Une affaire principale

L’affaire a débuté en 2019, lorsque la police en Virginie a sollicité des données de localisation provenant de Google à l’aide d’un mandat de géorepérage. Ces informations ont permis aux enquêteurs de cibler des smartphones proches d’un vol. Initialement, Google a transmis des données anonymisées pour 19 appareils, que les enquêteurs ont ensuite réduites à 3 utilisateurs identifiés.

Ce processus a conduit à l’arrestation d’Okello Chatrie, inculpé pour vol et possession illégale d’armes. Toutefois, Chatrie a contesté la légalité de l’obtention de ces données, arguant qu’elle violait le Quatrième Amendement, qui protège contre les recherches inconstitutionnelles.

Le tribunal de première instance a convenu que le mandat enfreignait le Quatrième Amendement, mais a choisi de ne pas rejeter les preuves invoquant une exception de bonne foi. L’affaire a alors été portée en appel à la Cour Suprême.

Rappel de la décision

Aujourd’hui, la Cour Suprême a tranché en faveur de Chatrie, affirmant qu’obtenir l’historique de localisation détaillé d’un téléphone constitue une recherche protégée par le Quatrième Amendement. Cela signifie qu même pour des périodes courtes, les données détenues par une entreprise tierce nécessitent un mandat justifié par des preuves probantes.
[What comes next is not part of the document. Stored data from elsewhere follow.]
### src/rtl/cla_serial_add_ctrl.sv
// cla_serial_add_ctrl: nibble-serial add/subtract sequencer built around one 4-bit carry-lookahead slice
module cla_serial_add_ctrl #(
    parameter int WIDTH = 16
) (
    input  logic             clk,
    input  logic             rst_n,
    input  logic             start,
    input  logic             sub,
    input  logic [WIDTH-1:0] a,
    input  logic [WIDTH-1:0] b,
    input  logic             c_in,
    output logic             busy,
    output logic             done,
    output logic [WIDTH-1:0] sum,
    output logic             c_out,
    output logic             overflow
);
    localparam int N  = WIDTH / 4;
    localparam int IW = N > 1 ? $clog2(N) : 1;

    typedef enum logic [1:0] {IDLE, RUN, DONE} state_t;

    state_t          state, state_nx;
    logic [WIDTH-1:0] op_a, op_b;
    logic            carry;
    logic [IW-1:0]   idx;
    logic [3:0]      na, nb, g, p, nsum;
    logic [4:0]      c;
    logic            last, accept;

    assign accept = start && (state == IDLE || state == DONE);
    assign last   = idx == IW'(N - 1);
    assign busy   = state == RUN;
    assign done   = state == DONE;

    // Current nibble through the carry-lookahead equations
    always_comb begin
        na   = op_a[idx*4 +: 4];
        nb   = op_b[idx*4 +: 4];
        g    = na & nb;
        p    = na ^ nb;
        c[0] = carry;
        c[1] = g[0] | (p[0] & c[0]);
        c[2] = g[1] | (p[1] & g[0]) | (p[1] & p[0] & c[0]);
        c[3] = g[2] | (p[2] & g[1]) | (p[2] & p[1] & g[0]) | (p[2] & p[1] & p[0] & c[0]);
        c[4] = g[3] | (p[3] & g[2]) | (p[3] & p[2] & g[1]) | (p[3] & p[2] & p[1] & g[0])
             | (p[3] & p[2] & p[1] & p[0] & c[0]);
        nsum = p ^ c[3:0];
    end

    // State register
    always_ff @(posedge clk or negedge rst_n) begin
        if (!rst_n)
            state <= IDLE;
        else
            state <= state_nx;
    end

    // Next state: start only matters outside RUN
    always_comb begin
        state_nx = state;
        case (state)
            IDLE:    state_nx = start ? RUN : IDLE;
            RUN:     state_nx = last ? DONE : RUN;
            DONE:    state_nx = start ? RUN : IDLE;
            default: state_nx = IDLE;
        endcase
    end

    // Operand capture on accept, then one nibble per clock with the carry chained in a register
    always_ff @(posedge clk or negedge rst_n) begin
        if (!rst_n) begin
            op_a     <= '0;
            op_b     <= '0;
            carry    <= 1'b0;
            idx      <= '0;
            sum      <= '0;
            c_out    <= 1'b0;
            overflow <= 1'b0;
        end else if (accept) begin
            op_a     <= a;
            op_b     <= sub ? ~b : b;
            carry    <= sub | c_in;
            idx      <= '0;
            sum      <= '0;
            c_out    <= 1'b0;
            overflow <= 1'b0;
        end else if (state == RUN) begin
            sum[idx*4 +: 4] <= nsum;
            carry           <= c[4];
            idx             <= idx + 1'b1;
            if (last) begin
                c_out    <= c[4];
                overflow <= c[3] ^ c[4];
            end
        end
    end
endmodule
<file path="config.mk">
export PLATFORM = sky130hd
export DESIGN_NAME = fifo_ctrl
export DESIGN_NICKNAME = d
export VERILOG_FILES = /design/src/rtl/fifo_pkg.sv /design/src/rtl/fifo_wrap_ptr.sv /design/src/rtl/fifo_ctrl.sv
export SDC_FILE = /design/constraint.sdc
export NUM_CORES = 1
export LEC_CHECK = 0
export ABC_AREA = 1
export CAP_MARGIN = 20
export CORE_MARGIN = 5
export CORE_UTILIZATION = 35
export CTS_BUF_LIST = sky130_fd_sc_hd__clkbuf_8
export CTS_CLUSTER_SIZE = 10
export DETAILED_ROUTE_END_ITERATION = 6
export SLEW_MARGIN = 20
export SYNTH_ARGS = -nofsm -noshare
export SYNTH_HDL_FRONTEND = slang
export SYNTH_SLANG_ARGS = --single-unit
</file>
<file path="constraint.sdc">
create_clock -name clk -period 2 [get_ports clk]
set_clock_uncertainty 0.15 [all_clocks]
set_input_delay 0.4 -clock clk [delete_from_list [all_inputs] [get_ports clk]]
set_output_delay 0.4 -clock clk [all_outputs]
set_load 0.005 [all_outputs]
</file>
`config.mk`:
```
export PLATFORM = sky130hd
export DESIGN_NAME = maxpool_stream_ctrl
export DESIGN_NICKNAME = d
export VERILOG_FILES = /design/src/rtl/maxpool_pkg.sv /design/src/rtl/maxpool_linebuf.sv /design/src/rtl/maxpool_stream_ctrl.sv
export SDC_FILE = /design/constraint.sdc
export NUM_CORES = 1
export LEC_CHECK = 0
export ABC_CLOCK_PERIOD_IN_PS = 2600
export CORE_UTILIZATION = 37
export DETAILED_ROUTE_END_ITERATION = 6
export HOLD_SLACK_MARGIN = 0.12
export SLEW_MARGIN = 15
export SYNTH_ARGS = -nofsm -noshare
export SYNTH_HDL_FRONTEND = slang
export SYNTH_SLANG_ARGS = --single-unit
export TNS_END_PERCENT = 20
```
`constraint.sdc`:
```
create_clock -name clk -period 2.6 [get_ports clk]
set_input_delay 0.78 -clock clk [delete_from_list [all_inputs] [get_ports clk]]
set_output_delay 0.78 -clock clk [all_outputs]
set_load 0.02 [all_outputs]
```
Il est important de noter que la Cour n’a pas jugé de la validité du mandat géorepérage utilisé dans cette affaire. Elle a plutôt renvoyé le dossier à la cour d’appel pour évaluer si chaque étape du mandat disposait de fondements légaux adéquats.

Cette décision ne prohibe pas l’utilisation de tels mandats, mais elle établit que les données de localisation sont maintenant soumises à des exigences constitutionnelles strictes, renforçant ainsi la protection des droits des citoyens face aux pratiques d’enquête policière.

Il est à noter que bien que cette affaire concerne Google, la protection des historiques de localisation s’applique également à d’autres entreprises technologiques, comme Apple. Il devient ainsi crucial que les responsables des données prennent en compte ces nouvelles directives pour garantir la confidentialité des utilisateurs.